=== Problem description ===
With the line containing "cells by family" as the start and the line containing "Power figures use" as the end, transcribe that span of the entries below exactly, including both.

Segment Open

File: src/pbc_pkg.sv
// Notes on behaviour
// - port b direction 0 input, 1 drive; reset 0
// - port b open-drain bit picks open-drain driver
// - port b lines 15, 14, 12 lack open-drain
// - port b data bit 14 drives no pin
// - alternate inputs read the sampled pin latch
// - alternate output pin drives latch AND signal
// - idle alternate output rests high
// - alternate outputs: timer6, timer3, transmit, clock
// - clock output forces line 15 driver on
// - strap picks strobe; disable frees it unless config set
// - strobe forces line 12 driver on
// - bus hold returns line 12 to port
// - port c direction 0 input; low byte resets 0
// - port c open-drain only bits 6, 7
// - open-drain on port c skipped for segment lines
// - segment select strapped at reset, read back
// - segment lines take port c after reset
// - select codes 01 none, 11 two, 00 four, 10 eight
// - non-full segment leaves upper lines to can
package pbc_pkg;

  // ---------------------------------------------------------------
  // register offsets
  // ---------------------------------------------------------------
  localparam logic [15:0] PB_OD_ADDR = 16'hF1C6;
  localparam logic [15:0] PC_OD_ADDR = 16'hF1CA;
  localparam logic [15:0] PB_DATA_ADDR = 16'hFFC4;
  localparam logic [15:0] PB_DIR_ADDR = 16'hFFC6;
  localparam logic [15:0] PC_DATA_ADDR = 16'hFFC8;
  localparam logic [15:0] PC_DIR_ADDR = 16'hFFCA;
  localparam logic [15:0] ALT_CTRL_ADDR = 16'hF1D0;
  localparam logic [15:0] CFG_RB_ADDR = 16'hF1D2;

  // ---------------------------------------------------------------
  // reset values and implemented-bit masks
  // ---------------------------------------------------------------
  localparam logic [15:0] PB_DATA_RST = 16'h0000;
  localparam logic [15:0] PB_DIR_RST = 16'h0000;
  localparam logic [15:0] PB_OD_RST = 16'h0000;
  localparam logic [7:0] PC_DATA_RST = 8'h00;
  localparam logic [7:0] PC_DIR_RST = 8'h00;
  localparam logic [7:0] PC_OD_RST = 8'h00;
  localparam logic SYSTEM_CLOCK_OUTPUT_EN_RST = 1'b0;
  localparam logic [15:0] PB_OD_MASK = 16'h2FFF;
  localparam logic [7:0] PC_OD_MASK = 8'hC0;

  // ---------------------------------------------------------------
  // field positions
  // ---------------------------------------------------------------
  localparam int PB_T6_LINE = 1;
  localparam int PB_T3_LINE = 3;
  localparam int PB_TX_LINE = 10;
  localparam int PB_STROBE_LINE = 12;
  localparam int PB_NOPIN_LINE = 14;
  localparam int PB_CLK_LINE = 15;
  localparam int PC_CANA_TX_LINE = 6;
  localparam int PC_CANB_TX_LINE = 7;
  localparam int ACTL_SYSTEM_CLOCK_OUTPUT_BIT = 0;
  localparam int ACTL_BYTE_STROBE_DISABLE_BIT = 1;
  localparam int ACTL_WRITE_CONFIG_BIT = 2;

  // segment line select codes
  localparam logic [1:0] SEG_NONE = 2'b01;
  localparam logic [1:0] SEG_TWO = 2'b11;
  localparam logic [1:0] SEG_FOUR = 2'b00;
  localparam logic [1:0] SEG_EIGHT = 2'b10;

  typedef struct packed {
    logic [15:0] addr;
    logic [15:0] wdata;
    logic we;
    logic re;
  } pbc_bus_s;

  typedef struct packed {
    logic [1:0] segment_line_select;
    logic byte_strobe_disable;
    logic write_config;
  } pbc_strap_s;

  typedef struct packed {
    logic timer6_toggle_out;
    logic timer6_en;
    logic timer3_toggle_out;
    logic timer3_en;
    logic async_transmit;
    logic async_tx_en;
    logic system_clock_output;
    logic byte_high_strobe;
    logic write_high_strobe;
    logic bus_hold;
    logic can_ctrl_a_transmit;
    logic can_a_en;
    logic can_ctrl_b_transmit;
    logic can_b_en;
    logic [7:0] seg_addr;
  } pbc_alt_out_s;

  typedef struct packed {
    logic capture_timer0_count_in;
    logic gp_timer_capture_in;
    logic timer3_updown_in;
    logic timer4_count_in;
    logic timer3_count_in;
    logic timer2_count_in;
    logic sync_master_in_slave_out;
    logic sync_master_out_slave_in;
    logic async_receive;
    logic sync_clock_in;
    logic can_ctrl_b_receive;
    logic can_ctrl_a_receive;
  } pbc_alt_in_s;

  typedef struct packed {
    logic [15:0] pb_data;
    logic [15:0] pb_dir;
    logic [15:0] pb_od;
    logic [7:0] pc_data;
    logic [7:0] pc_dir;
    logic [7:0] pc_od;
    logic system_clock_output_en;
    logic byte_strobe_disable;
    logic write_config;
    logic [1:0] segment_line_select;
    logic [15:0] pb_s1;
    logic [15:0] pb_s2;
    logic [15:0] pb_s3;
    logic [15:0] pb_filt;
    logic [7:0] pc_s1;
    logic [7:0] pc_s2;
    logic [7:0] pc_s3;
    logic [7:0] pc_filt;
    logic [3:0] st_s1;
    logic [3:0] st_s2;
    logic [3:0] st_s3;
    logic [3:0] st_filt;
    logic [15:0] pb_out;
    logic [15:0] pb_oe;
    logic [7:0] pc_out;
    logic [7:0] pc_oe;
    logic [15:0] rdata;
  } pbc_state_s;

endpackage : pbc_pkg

Segment Closed
Segment Open

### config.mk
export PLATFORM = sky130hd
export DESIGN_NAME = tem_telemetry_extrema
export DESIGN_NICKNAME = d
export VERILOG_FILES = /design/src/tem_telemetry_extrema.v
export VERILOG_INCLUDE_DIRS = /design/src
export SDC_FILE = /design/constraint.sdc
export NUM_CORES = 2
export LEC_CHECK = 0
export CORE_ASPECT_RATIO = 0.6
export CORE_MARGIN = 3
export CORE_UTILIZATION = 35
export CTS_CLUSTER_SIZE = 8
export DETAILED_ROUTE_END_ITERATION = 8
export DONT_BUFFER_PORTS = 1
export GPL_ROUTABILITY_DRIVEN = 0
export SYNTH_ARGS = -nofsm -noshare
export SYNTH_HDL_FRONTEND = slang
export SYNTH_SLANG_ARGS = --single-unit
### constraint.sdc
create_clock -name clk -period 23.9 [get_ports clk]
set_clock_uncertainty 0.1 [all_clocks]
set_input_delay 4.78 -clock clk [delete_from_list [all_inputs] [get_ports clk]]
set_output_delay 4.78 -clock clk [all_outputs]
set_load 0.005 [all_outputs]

Segment Closed
Segment Open

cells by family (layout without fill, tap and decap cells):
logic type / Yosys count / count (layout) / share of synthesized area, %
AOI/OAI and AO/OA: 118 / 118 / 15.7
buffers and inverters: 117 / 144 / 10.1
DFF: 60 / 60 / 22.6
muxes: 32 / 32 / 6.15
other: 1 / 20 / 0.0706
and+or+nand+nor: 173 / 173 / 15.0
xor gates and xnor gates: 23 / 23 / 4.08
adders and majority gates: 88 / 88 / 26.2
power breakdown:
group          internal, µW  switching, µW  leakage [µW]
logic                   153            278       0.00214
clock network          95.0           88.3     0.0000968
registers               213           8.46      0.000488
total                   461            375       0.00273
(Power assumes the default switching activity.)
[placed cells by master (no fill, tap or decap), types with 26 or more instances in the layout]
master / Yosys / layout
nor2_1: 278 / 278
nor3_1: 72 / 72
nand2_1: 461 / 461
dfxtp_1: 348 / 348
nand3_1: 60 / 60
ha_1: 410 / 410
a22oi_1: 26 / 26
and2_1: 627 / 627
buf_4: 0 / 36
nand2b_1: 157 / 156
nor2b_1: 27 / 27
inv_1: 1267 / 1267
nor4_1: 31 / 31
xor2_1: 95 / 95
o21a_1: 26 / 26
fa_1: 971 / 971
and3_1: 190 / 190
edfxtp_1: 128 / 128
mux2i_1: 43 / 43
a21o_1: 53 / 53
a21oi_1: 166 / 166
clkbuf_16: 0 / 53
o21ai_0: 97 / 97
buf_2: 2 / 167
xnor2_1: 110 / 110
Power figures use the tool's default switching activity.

Segment Closed

=== Answer ===
cells by family (layout without fill, tap and decap cells):
logic type / Yosys count / count (layout) / share of synthesized area, %
AOI/OAI and AO/OA: 118 / 118 / 15.7
buffers and inverters: 117 / 144 / 10.1
DFF: 60 / 60 / 22.6
muxes: 32 / 32 / 6.15
other: 1 / 20 / 0.0706
and+or+nand+nor: 173 / 173 / 15.0
xor gates and xnor gates: 23 / 23 / 4.08
adders and majority gates: 88 / 88 / 26.2
power breakdown:
group          internal, µW  switching, µW  leakage [µW]
logic                   153            278       0.00214
clock network          95.0           88.3     0.0000968
registers               213           8.46      0.000488
total                   461            375       0.00273
(Power assumes the default switching activity.)
[placed cells by master (no fill, tap or decap), types with 26 or more instances in the layout]
master / Yosys / layout
nor2_1: 278 / 278
nor3_1: 72 / 72
nand2_1: 461 / 461
dfxtp_1: 348 / 348
nand3_1: 60 / 60
ha_1: 410 / 410
a22oi_1: 26 / 26
and2_1: 627 / 627
buf_4: 0 / 36
nand2b_1: 157 / 156
nor2b_1: 27 / 27
inv_1: 1267 / 1267
nor4_1: 31 / 31
xor2_1: 95 / 95
o21a_1: 26 / 26
fa_1: 971 / 971
and3_1: 190 / 190
edfxtp_1: 128 / 128
mux2i_1: 43 / 43
a21o_1: 53 / 53
a21oi_1: 166 / 166
clkbuf_16: 0 / 53
o21ai_0: 97 / 97
buf_2: 2 / 167
xnor2_1: 110 / 110
Power figures use the tool's default switching activity.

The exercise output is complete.